The "higher user growth" she complains of certainly wasn't helped when Reddit
unceremoniously fired "Ask Me Anything" coordinator Victoria Taylor, who was apparently the glue keeping many disparate parts together. Many
sub-Reddits went dark rather than continue operating without her, as much in protest as in recognition of Taylor's utility in keeping the freewheeling communities from derailing. Regardless of
who pulled the trigger in Taylor's firing, it clearly touched a nerve with Redditors,
150,000 of whom signed an online petition to fire Pao.

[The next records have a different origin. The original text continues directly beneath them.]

===== config.mk =====
export PLATFORM = sky130hd
export DESIGN_NAME = lottery_scheduler_table_unit_flat
export DESIGN_NICKNAME = d
export VERILOG_FILES = /design/src/rtl/lst_pkg.sv /design/src/rtl/lst_if.sv /design/src/rtl/lottery_scheduler_table_unit.sv /design/src/rtl/lst_ram.sv /design/src/rtl/lst_addsub.sv /design/src/flat_wrapper.sv
export SDC_FILE = /design/constraint.sdc
export NUM_CORES = 1
export LEC_CHECK = 0
export BUFFER_PORTS_ARGS = -buffer_cell sky130_fd_sc_hd__buf_2
export CAP_MARGIN = 20
export CORE_MARGIN = 10
export CORE_UTILIZATION = 45
export DETAILED_ROUTE_END_ITERATION = 8
export PLACE_DENSITY = 0.59
export SYNTH_ARGS = -nofsm -noshare
export SYNTH_HDL_FRONTEND = slang
export SYNTH_SLANG_ARGS = --single-unit

===== constraint.sdc =====
create_clock -name i_clk -period 6.65 [get_ports i_clk]
set_input_delay 0.665 -clock i_clk [delete_from_list [all_inputs] [get_ports i_clk]]
set_output_delay 0.665 -clock i_clk [all_outputs]
set_load 0.005 [all_outputs]

===== src/rtl/lst_pkg.sv =====
// Shared types, widths and codes for the lottery scheduler table unit.
// No dependencies; compiled first.
package lst_pkg;

    localparam int LST_MAX_THREADS = 16;

    localparam int MODE_W   = 2;
    localparam int ID_W     = 16;
    localparam int TK_W     = 16;
    localparam int RND_W    = 31;
    localparam int STATUS_W = 3;
    localparam int TOTAL_W  = 20;
    localparam int ALU_W    = TOTAL_W + 1;
    localparam int BIT_W    = $clog2(RND_W);
    localparam int ENTRY_W  = ID_W + TK_W;

    localparam logic [MODE_W-1:0] MODE_ADD    = 2'd0;
    localparam logic [MODE_W-1:0] MODE_REMOVE = 2'd1;
    localparam logic [MODE_W-1:0] MODE_DRAW   = 2'd2;

    localparam logic [STATUS_W-1:0] STAT_OK        = 3'd0;
    localparam logic [STATUS_W-1:0] STAT_EMPTY     = 3'd1;
    localparam logic [STATUS_W-1:0] STAT_FULL      = 3'd2;
    localparam logic [STATUS_W-1:0] STAT_NOT_FOUND = 3'd3;
    localparam logic [STATUS_W-1:0] STAT_ZERO      = 3'd4;

    typedef enum logic [3:0] {
        ST_IDLE,
        ST_ADD,
        ST_MOD,
        ST_WALK_RD,
        ST_WALK_CHK,
        ST_FIND_RD,
        ST_FIND_CHK,
        ST_SUB,
        ST_SHIFT_RD,
        ST_SHIFT_WR,
        ST_DONE
    } t_state;

    typedef struct packed {
        logic             sub;
        logic [ALU_W-1:0] a;
        logic [ALU_W-1:0] b;
    } t_alu_req;

    typedef struct packed {
        logic [ALU_W-1:0] res;
        logic             borrow;
    } t_alu_rsp;

endpackage


===== src/rtl/lst_if.sv =====
// Valid/ready channel interfaces for request and result transfers.
// Depends on lst_pkg.
interface lst_in_if import lst_pkg::*; ();
    logic              valid;
    logic              ready;
    logic [MODE_W-1:0] mode;
    logic [ID_W-1:0]   thread_id;
    logic [TK_W-1:0]   ticket_count;
    logic [RND_W-1:0]  random_value;

    modport source(output valid, mode, thread_id, ticket_count, random_value, input ready);
    modport sink(input valid, mode, thread_id, ticket_count, random_value, output ready);
endinterface

interface lst_out_if import lst_pkg::*; ();
    logic                valid;
    logic                ready;
    logic [STATUS_W-1:0] status;
    logic [ID_W-1:0]     result_id;

    modport source(output valid, status, result_id, input ready);
    modport sink(input valid, status, result_id, output ready);
endinterface


===== src/rtl/lottery_scheduler_table_unit.sv =====
// Lottery scheduler table: sequencer, entry RAM and shared add/subtract unit.
// Depends on lst_pkg, lst_if, lst_ram and lst_addsub.
//
// Usage: requests arrive on i_in (mode, thread_id, ticket_count, random_value)
// and each produces exactly one result on o_out (status, result_id).
// A request is taken when valid and ready are high at a clock edge; ready is
// high only while the sequencer is idle, so one request is in work at a time.
// Work per request, from transfer to result valid, with n live entries:
//   add            write the new entry, add its tickets to the total
//   remove         search up to n entries for the id, subtract, shift later ones down
//   draw           bit-serial remainder, then walk up to n entries
//   error / other  straight to the result
// A draw runs the bit-serial remainder (31 steps through the shared
// subtractor), then a registered RAM read and a check per entry walked.
// The result sits in an output register; a new request may be taken while it
// waits. If the receiver stalls, the next result waits in the sequencer.
// Reset (i_rst_n low, synchronous) empties the table, zeroes the ticket
// total and the id counter and drops any pending result. The entry RAM is
// not cleared; only entries below the entry count are ever read.
module lottery_scheduler_table_unit import lst_pkg::*; #(
    parameter int MAX_THREADS = LST_MAX_THREADS
) (
    input  logic      i_clk,
    input  logic      i_rst_n,
    lst_in_if.sink    i_in,
    lst_out_if.source o_out
);

    localparam int IW = $clog2(MAX_THREADS);
    localparam int CW = $clog2(MAX_THREADS + 1);

    t_state              r_state, n_state;
    logic [CW-1:0]       r_count, n_count;
    logic [TOTAL_W-1:0]  r_total, n_total;
    logic [ID_W-1:0]     r_next_id, n_next_id;
    logic [ID_W-1:0]     r_tid, n_tid;
    logic [TK_W-1:0]     r_tickets, n_tickets;
    logic [RND_W-1:0]    r_rnd, n_rnd;
    logic [TOTAL_W-1:0]  r_rem, n_rem;
    logic [BIT_W-1:0]    r_bit, n_bit;
    logic [IW-1:0]       r_idx, n_idx;
    logic [STATUS_W-1:0] r_res_status, n_res_status;
    logic [ID_W-1:0]     r_res_id, n_res_id;
    logic                r_out_valid, n_out_valid;
    logic [STATUS_W-1:0] r_out_status, n_out_status;
    logic [ID_W-1:0]     r_out_id, n_out_id;

    logic               w_accept;
    logic               w_out_free;
    logic [CW-1:0]      w_idx_inc;
    logic               w_idx_last;
    logic [ALU_W-1:0]   w_rem_sh;
    t_alu_req           w_req;
    t_alu_rsp           w_rsp;
    logic               w_we;
    logic [IW-1:0]      w_waddr;
    logic [ENTRY_W-1:0] w_wdata;
    logic [IW-1:0]      w_raddr;
    logic [ENTRY_W-1:0] w_rdata;
    logic [ID_W-1:0]    w_rd_id;
    logic [TK_W-1:0]    w_rd_tk;

    assign w_accept   = i_in.valid && i_in.ready;
    assign w_out_free = !r_out_valid || o_out.ready;
    assign w_idx_inc  = CW'(r_idx) + CW'(1);
    assign w_idx_last = (w_idx_inc == r_count);
    assign w_rem_sh   = {r_rem, r_rnd[r_bit]};
    assign w_rd_id    = w_rdata[ENTRY_W-1:TK_W];
    assign w_rd_tk    = w_rdata[TK_W-1:0];

    lst_ram #(
        .WIDTH(ENTRY_W),
        .DEPTH(MAX_THREADS)
    ) u_ram (
        .i_clk  (i_clk),
        .i_we   (w_we),
        .i_waddr(w_waddr),
        .i_wdata(w_wdata),
        .i_raddr(w_raddr),
        .o_rdata(w_rdata)
    );

    lst_addsub u_alu (
        .i_req(w_req),
        .o_rsp(w_rsp)
    );

    always_comb begin
        unique case (r_state)
            ST_MOD:      w_req = '{sub: 1'b1, a: w_rem_sh, b: ALU_W'(r_total)};
            ST_WALK_CHK: w_req = '{sub: 1'b1, a: ALU_W'(r_rem), b: ALU_W'(w_rd_tk)};
            ST_SUB:      w_req = '{sub: 1'b1, a: ALU_W'(r_total), b: ALU_W'(r_tickets)};
            default:     w_req = '{sub: 1'b0, a: ALU_W'(r_total), b: ALU_W'(r_tickets)};
        endcase
    end

    always_comb begin
        w_we    = (r_state == ST_ADD) || (r_state == ST_SHIFT_WR);
        w_waddr = (r_state == ST_ADD) ? r_count[IW-1:0] : r_idx;
        w_wdata = (r_state == ST_ADD) ? {r_next_id, r_tickets} : w_rdata;
        w_raddr = (r_state == ST_SHIFT_RD) ? w_idx_inc[IW-1:0] : r_idx;
    end

    // next state
    always_comb begin
        n_state = r_state;
        unique case (r_state)
            ST_IDLE: begin
                if (w_accept) begin
                    priority case (i_in.mode)
                        MODE_ADD:
                            n_state = (r_count == CW'(MAX_THREADS)) ? ST_DONE : ST_ADD;
                        MODE_REMOVE:
                            n_state = (r_count == '0) ? ST_DONE : ST_FIND_RD;
                        MODE_DRAW:
                            n_state = (r_count == '0 || r_total == '0) ? ST_DONE : ST_MOD;
                        default:
                            n_state = ST_DONE;
                    endcase
                end
            end
            ST_ADD:      n_state = ST_DONE;
            ST_MOD:      n_state = (r_bit == '0) ? ST_WALK_RD : ST_MOD;
            ST_WALK_RD:  n_state = ST_WALK_CHK;
            ST_WALK_CHK: n_state = (w_rsp.borrow || w_idx_last) ? ST_DONE : ST_WALK_RD;
            ST_FIND_RD:  n_state = ST_FIND_CHK;
            ST_FIND_CHK: begin
                if (w_rd_id == r_tid) begin
                    n_state = ST_SUB;
                end else if (w_idx_last) begin
                    n_state = ST_DONE;
                end else begin
                    n_state = ST_FIND_RD;
                end
            end
            ST_SUB:      n_state = (w_idx_inc < r_count) ? ST_SHIFT_RD : ST_DONE;
            ST_SHIFT_RD: n_state = ST_SHIFT_WR;
            ST_SHIFT_WR: n_state = (w_idx_inc < r_count) ? ST_SHIFT_RD : ST_DONE;
            ST_DONE:     n_state = w_out_free ? ST_IDLE : ST_DONE;
            default:     n_state = ST_IDLE;
        endcase
    end

    // datapath and outputs
    always_comb begin
        n_count      = r_count;
        n_total      = r_total;
        n_next_id    = r_next_id;
        n_tid        = r_tid;
        n_tickets    = r_tickets;
        n_rnd        = r_rnd;
        n_rem        = r_rem;
        n_bit        = r_bit;
        n_idx        = r_idx;
        n_res_status = r_res_status;
        n_res_id     = r_res_id;
        n_out_valid  = r_out_valid && !o_out.ready;
        n_out_status = r_out_status;
        n_out_id     = r_out_id;
        unique case (r_state)
            ST_IDLE: begin
                if (w_accept) begin
                    n_tid        = i_in.thread_id;
                    n_tickets    = i_in.ticket_count;
                    n_rnd        = i_in.random_value;
                    n_rem        = '0;
                    n_bit        = BIT_W'(RND_W - 1);
                    n_idx        = '0;
                    n_res_status = STAT_OK;
                    n_res_id     = '0;
                    priority case (i_in.mode)
                        MODE_ADD: begin
                            if (r_count == CW'(MAX_THREADS)) begin
                                n_res_status = STAT_FULL;
                            end
                        end
                        MODE_REMOVE: begin
                            if (r_count == '0) begin
                                n_res_status = STAT_EMPTY;
                            end
                        end
                        MODE_DRAW: begin
                            if (r_count == '0) begin
                                n_res_status = STAT_EMPTY;
                            end else if (r_total == '0) begin
                                n_res_status = STAT_ZERO;
                            end
                        end
                        default: n_res_status = STAT_OK;
                    endcase
                end
            end
            ST_ADD: begin
                n_total   = w_rsp.res[TOTAL_W-1:0];
                n_count   = r_count + CW'(1);
                n_next_id = r_next_id + ID_W'(1);
                n_res_id  = r_next_id;
            end
            ST_MOD: begin
                n_rem = w_rsp.borrow ? w_rem_sh[TOTAL_W-1:0] : w_rsp.res[TOTAL_W-1:0];
                n_bit = r_bit - BIT_W'(1);
            end
            ST_WALK_CHK: begin
                n_rem    = w_rsp.res[TOTAL_W-1:0];
                n_idx    = w_idx_inc[IW-1:0];
                n_res_id = w_rd_id;
            end
            ST_FIND_CHK: begin
                if (w_rd_id == r_tid) begin
                    n_tickets = w_rd_tk;
                end else if (w_idx_last) begin
                    n_res_status = STAT_NOT_FOUND;
                end else begin
                    n_idx = w_idx_inc[IW-1:0];
                end
            end
            ST_SUB: begin
                n_total  = w_rsp.res[TOTAL_W-1:0];
                n_count  = r_count - CW'(1);
                n_res_id = r_tid;
            end
            ST_SHIFT_WR: n_idx = w_idx_inc[IW-1:0];
            ST_DONE: begin
                if (w_out_free) begin
                    n_out_valid  = 1'b1;
                    n_out_status = r_res_status;
                    n_out_id     = r_res_id;
                end
            end
            default: n_idx = r_idx;
        endcase
    end

    always_ff @(posedge i_clk) begin
        if (!i_rst_n) begin
            r_state     <= ST_IDLE;
            r_count     <= '0;
            r_total     <= '0;
            r_next_id   <= '0;
            r_out_valid <= 1'b0;
        end else begin
            r_state     <= n_state;
            r_count     <= n_count;
            r_total     <= n_total;
            r_next_id   <= n_next_id;
            r_out_valid <= n_out_valid;
        end
    end

    always_ff @(posedge i_clk) begin
        r_tid        <= n_tid;
        r_tickets    <= n_tickets;
        r_rnd        <= n_rnd;
        r_rem        <= n_rem;
        r_bit        <= n_bit;
        r_idx        <= n_idx;
        r_res_status <= n_res_status;
        r_res_id     <= n_res_id;
        r_out_status <= n_out_status;
        r_out_id     <= n_out_id;
    end

    assign i_in.ready      = (r_state == ST_IDLE);
    assign o_out.valid     = r_out_valid;
    assign o_out.status    = r_out_status;
    assign o_out.result_id = r_out_id;

    a_count_bound: assert property (@(posedge i_clk) disable iff (!i_rst_n)
        r_count <= CW'(MAX_THREADS))
        else $error("entry count beyond table depth");

    a_busy_after_transfer: assert property (@(posedge i_clk) disable iff (!i_rst_n)
        w_accept |=> !i_in.ready)
        else $error("ready stayed high after request transfer");

    a_rem_below_total: assert property (@(posedge i_clk) disable iff (!i_rst_n)
        (r_state == ST_WALK_CHK) |-> (r_rem < r_total))
        else $error("reduced draw not below ticket total");

    a_add_counts: assert property (@(posedge i_clk) disable iff (!i_rst_n)
        (r_state == ST_ADD) |=> (r_count == $past(r_count) + CW'(1)))
        else $error("add did not grow the table");

    a_done_loads_out: assert property (@(posedge i_clk) disable iff (!i_rst_n)
        (r_state == ST_DONE && w_out_free) |=> o_out.valid)
        else $error("finished result not presented");

endmodule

It's important to recognize that because of Pao's symbolism, it's unlikely the press will view her as the incompetent, brittle hack her brief tenure at Reddit has exposed her to be; they need a villain to absolve her of anything like accountability.
Gawker has framed it as a "
misogynist tantrum".
Hot Air hunted down a
TechRaptor piece showing the
New York Times almost completely rewrote their original, just-the-facts-ma'am story in favor of a spin cycle worthy of Maytag, changing the headline from "Ellen Pao Is Stepping Down as Reddit’s Chief" to "It’s Silicon Valley 2, Ellen Pao 0: Fighter of Sexism Is Out at Reddit". And most predictably,
outrage-meister and perpetual beta male Arthur Chu ran straight for the charge of
"terrorist" claiming Taylor's firing was "a fig leaf". But once we get past the hubbub of culture wars, Chu has one point that survives unscathed:
The problem is that Reddit has been trying to sell a false bill of
goods to investors all this time—something that Ohanian and Huffman and
other true believers still cling to against all evidence.
This is the idea that you can build a functional community without
having to spend any money or effort to manage it—that it just happens
spontaneously through the “wisdom of crowds.” The Web 2.0 dream has
always been to outsource all of the hard jobs to your users—that unpaid
enthusiasts will do all the work of creating your content, curating your
content, and promoting your content out of love, and all you have to do
is pay some techies to keep the lights on.
Which is to say, the residue of Netscape — the notion that one can create value by giving away something for free — remains a deeply animating force in Silicon Valley. Pao had a difficult job no matter who ran Reddit, and it's far from clear
anyone can fix that company. But pretending she had no role in her own downfall there only serves a dead narrative.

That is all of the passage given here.